WORK INSTRUCTION: Only some lines are wanted. Transcribe, exactly, the lines below from the line with "parameter int YW" up to and including the line with "tree options below.".

RECORDS FOR THIS EXERCISE:
┄┄┄┄┄┄

Source: an optimization exercise on an open RTL-to-GDS flow (aim: small area). Production flows keep margins and buffers that such runs may drop. Function was checked by simulation only, so behaviour that the tests miss may differ from the original.

alpha:
==> flow/design.v (excerpt) <==
module raster_core #(
  parameter int XW = 7,
  parameter int YW = 6,
  parameter int CW = 6,
  parameter int DW = 3
) (
  input  logic            clk,
  input  logic            rst_n,
  input  logic            frame_start_in,
  input  logic            px_valid_in,
  input  logic [XW-1:0]   px_x_in,
  input  logic [YW-1:0]   px_y_in,
  input  logic [CW-1:0]   bg_color_in,
  input  logic [2*CW-1:0] poly_color_in,
  input  logic [2*XW-1:0] v0_x_in,
  input  logic [2*XW-1:0] v1_x_in,
  input  logic [2*XW-1:0] v2_x_in,
  input  logic [2*YW-1:0] v0_y_in,
  input  logic [2*YW-1:0] v1_y_in,
  input  logic [2*YW-1:0] v2_y_in,
  input  logic [2*DW-1:0] poly_depth_in,
  input  logic            en_screen_in,
  input  logic [1:0]      poly_enable_in,
  output logic [CW-1:0]   color_out,
  output logic            color_valid_out
);
  logic [CW-1:0]   bg_q;
  logic [2*CW-1:0] pcol_q;
  logic            p1_first_q;    
  logic            en_q;
  logic [1:0]      pen_q;
  logic            setup_q;       
  logic            s1_setup;      
  logic            s1_blank, s2_blank;
  logic            s1_valid, s2_valid;
  logic [1:0]      hit, hit_q;
  always_ff @(posedge clk) begin
    if (frame_start_in) begin
      bg_q       <= bg_color_in;
      pcol_q     <= poly_color_in;
      p1_first_q <= poly_depth_in[DW +: DW] < poly_depth_in[0 +: DW];
    end
  end
  ...
For scale: ~1600 cells after synthesis, ~21000 µm² of cells after synthesis.
export LEC_CHECK = 0
export CAP_MARGIN = 20
export CORE_MARGIN = 2
export CORE_UTILIZATION = 60
export PLACE_DENSITY = 0.75
export SLEW_MARGIN = 20
create_clock -name core_clock -period 8.0 [get_ports {clk}]
standard.sh (not shown) runs the stock make flow with config.mk's settings and CLKGATE_MAP_FILE= SYNTH_SCRIPT=/design/flow/synth_recipe.tcl, a recipe that flattens the netlist after the stock synthesis.
==> flow/flow/run.sh <==
#!/bin/bash
# Standard layout, with these changes:
#  - synthesis places the design's rc_fa / rc_ha adder cells directly as library
#    full / half adders (flow/premap.tcl, run right after the design is read);
#  - synthesis keeps yosys's default Brent-Kung carry chains (SYNTH_OPERATIONS_ARGS
#    set, so the Kogge-Stone map is not added);
#  - every port still gets its buffer, a buf_1;
#  - clock tree options below.
set -euo pipefail
bash standard.sh SYNTH_CANONICALIZE_TCL="$PWD/flow/premap.tcl" \
  SYNTH_OPERATIONS_ARGS=-noshare \
  BUFFER_PORTS_ARGS="-buffer_cell sky130_fd_sc_hd__buf_1" \
  CTS_ARGS="-sink_clustering_enable -repair_clock_nets -buf_list sky130_fd_sc_hd__clkbuf_16 -sink_clustering_size 40 -sink_clustering_max_diameter 150 -dont_use_dummy_load" finish > standard.log 2>&1
==> flow/flow/fa_map.v <==
// Map the design's adder cells straight onto the library's adder cells.
module rc_fa (input a, b, c, output s, co);
  sky130_fd_sc_hd__fa_1 _TECHMAP_REPLACE_ (.A(a), .B(b), .CIN(c), .SUM(s), .COUT(co));
endmodule

module rc_ha (input a, b, output s, co);
  sky130_fd_sc_hd__ha_1 _TECHMAP_REPLACE_ (.A(a), .B(b), .SUM(s), .COUT(co));
endmodule
==> flow/flow/premap.tcl <==
# Run after the design is read: place the design's rc_fa / rc_ha adder cells
# as library full / half adders, so the rest of synthesis keeps them as they are.
techmap -map [file join [file dirname [info script]] fa_map.v] t:rc_fa t:rc_ha
### alpha -> beta
- PLACE_DENSITY removed (was 0.75)
- CORE_UTILIZATION changed from 60 to 40
-- flow/flow/run.sh --
<<< alpha, line 12
  BUFFER_PORTS_ARGS="-buffer_cell sky130_fd_sc_hd__buf_1" \
  CTS_ARGS="-sink_clustering_enable -repair_clock_nets -buf_list sky130_fd_sc_hd__clkbuf_16 -sink_clustering_size 40 -sink_clustering_max_diameter 150 -dont_use_dummy_load" finish > standard.log 2>&1
>>> beta, line 12
  BUFFER_PORTS_ARGS="-buffer_cell sky130_fd_sc_hd__buf_1" \
  CTS_ARGS="-sink_clustering_enable -repair_clock_nets -buf_list sky130_fd_sc_hd__clkbuf_8 -dont_use_dummy_load" finish > standard.log 2>&1
--- outcome ---
- Across alpha and beta, none had a timing, DRC or antenna violation.
- Any difference in post-layout minimum cycle time between alpha and beta is small enough to ignore.
- | stage delay of the slowest cell on the critical path | lower: beta |
- The height of the die number comes out lower for alpha vs beta.
- Critical path depth is higher on beta
Setup changes, beta to gamma
- a change of SLEW_MARGIN from 20 to 0
- a change of CAP_MARGIN from 20 to 0
- an added GPL_TIMING_DRIVEN of 0
Notes after the runs:
gamma ended with every stage complete and zero timing, DRC or antenna violations.
Taking beta as the reference, in gamma portion of the clock cycle consumed by the worst path in the final layout climbed 2.6 points, routed wire length -3.0%, multi-input combinational cell area has increased, worst hold slack across all endpoints higher.
gamma — placed cell count about 0.5% higher, beta as reference
gamma: worst reg-to-reg setup slack is 0.21 ns lower than what beta reported.
Between gamma and beta, the maximum number of pins on one net before global-route repair is lower for gamma.
The inputs of delta differ from those of gamma as listed below.
- setting PLACE_DENSITY to 0.75 for the first time
- changing CAP_MARGIN from 0 to 20
- removing GPL_TIMING_DRIVEN (formerly 0)
- changing CORE_UTILIZATION from 40 to 60
- changing SLEW_MARGIN from 0 to 20
-- flow/flow/run.sh --
<<< gamma, line 12
  BUFFER_PORTS_ARGS="-buffer_cell sky130_fd_sc_hd__buf_1" \
  CTS_ARGS="-sink_clustering_enable -repair_clock_nets -buf_list sky130_fd_sc_hd__clkbuf_8 -dont_use_dummy_load" finish > standard.log 2>&1
>>> delta, line 12
  BUFFER_PORTS_ARGS="-buffer_cell sky130_fd_sc_hd__buf_1" \
  CTS_ARGS="-sink_clustering_enable -repair_clock_nets -buf_list sky130_fd_sc_hd__clkbuf_8 -sink_clustering_size 30 -dont_use_dummy_load" finish > standard.log 2>&1
[summary]
- Compared to gamma, the router laid down less metal wire for delta.
- delta against gamma: instance area at placement shows a reduction of 1.4%; first-pass GRT wire length shows a reduction of 2.4 mm; post-route non-filler standard cell count shows a reduction of 9.9%.

[separate check: timing with driven ports]
No port has a modelled driver above. Below, the same layouts with a new extraction and two added sets of constraints.
Step 1 sets driving cells, clkbuf_16 on the clock port and buf_2 on the other inputs (assumed; they add their load-dependent delay and slew).
Step 2 moves the port delays by t, midway between the first and last clock arrival at a register: inputs arrive t later, outputs are due t later. That takes back most of the time a late clock gives input paths.
Slacks: no drivers / after step 1 / after step 2; pairs: no drivers / after step 1.
run	t, ns	setup slack, ns	hold slack, ns	clock arrival spread, ns	slew at the worst register clock pin (ns)
alpha	0.491	0.443 / 0.443 / 0.443	0.341 / 0.341 / 0.341	0.022 / 0.022	0.08 / 0.08
beta	0.546	0.444 / 0.444 / 0.444	0.320 / 0.320 / 0.320	0.051 / 0.051	0.12 / 0.12
gamma	0.546	0.237 / 0.237 / 0.237	0.341 / 0.341 / 0.341	0.028 / 0.028	0.10 / 0.10
delta	0.537	0.490 / 0.490 / 0.490	0.349 / 0.349 / 0.349	0.040 / 0.040	0.12 / 0.12
After both steps every run listed still meets setup and hold.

┄┄┄┄┄┄

EXERCISE SOLUTION:
  parameter int YW = 6,
  parameter int CW = 6,
  parameter int DW = 3
) (
  input  logic            clk,
  input  logic            rst_n,
  input  logic            frame_start_in,
  input  logic            px_valid_in,
  input  logic [XW-1:0]   px_x_in,
  input  logic [YW-1:0]   px_y_in,
  input  logic [CW-1:0]   bg_color_in,
  input  logic [2*CW-1:0] poly_color_in,
  input  logic [2*XW-1:0] v0_x_in,
  input  logic [2*XW-1:0] v1_x_in,
  input  logic [2*XW-1:0] v2_x_in,
  input  logic [2*YW-1:0] v0_y_in,
  input  logic [2*YW-1:0] v1_y_in,
  input  logic [2*YW-1:0] v2_y_in,
  input  logic [2*DW-1:0] poly_depth_in,
  input  logic            en_screen_in,
  input  logic [1:0]      poly_enable_in,
  output logic [CW-1:0]   color_out,
  output logic            color_valid_out
);
  logic [CW-1:0]   bg_q;
  logic [2*CW-1:0] pcol_q;
  logic            p1_first_q;    
  logic            en_q;
  logic [1:0]      pen_q;
  logic            setup_q;       
  logic            s1_setup;      
  logic            s1_blank, s2_blank;
  logic            s1_valid, s2_valid;
  logic [1:0]      hit, hit_q;
  always_ff @(posedge clk) begin
    if (frame_start_in) begin
      bg_q       <= bg_color_in;
      pcol_q     <= poly_color_in;
      p1_first_q <= poly_depth_in[DW +: DW] < poly_depth_in[0 +: DW];
    end
  end
  ...
For scale: ~1600 cells after synthesis, ~21000 µm² of cells after synthesis.
export LEC_CHECK = 0
export CAP_MARGIN = 20
export CORE_MARGIN = 2
export CORE_UTILIZATION = 60
export PLACE_DENSITY = 0.75
export SLEW_MARGIN = 20
create_clock -name core_clock -period 8.0 [get_ports {clk}]
standard.sh (not shown) runs the stock make flow with config.mk's settings and CLKGATE_MAP_FILE= SYNTH_SCRIPT=/design/flow/synth_recipe.tcl, a recipe that flattens the netlist after the stock synthesis.
==> flow/flow/run.sh <==
#!/bin/bash
# Standard layout, with these changes:
#  - synthesis places the design's rc_fa / rc_ha adder cells directly as library
#    full / half adders (flow/premap.tcl, run right after the design is read);
#  - synthesis keeps yosys's default Brent-Kung carry chains (SYNTH_OPERATIONS_ARGS
#    set, so the Kogge-Stone map is not added);
#  - every port still gets its buffer, a buf_1;
#  - clock tree options below.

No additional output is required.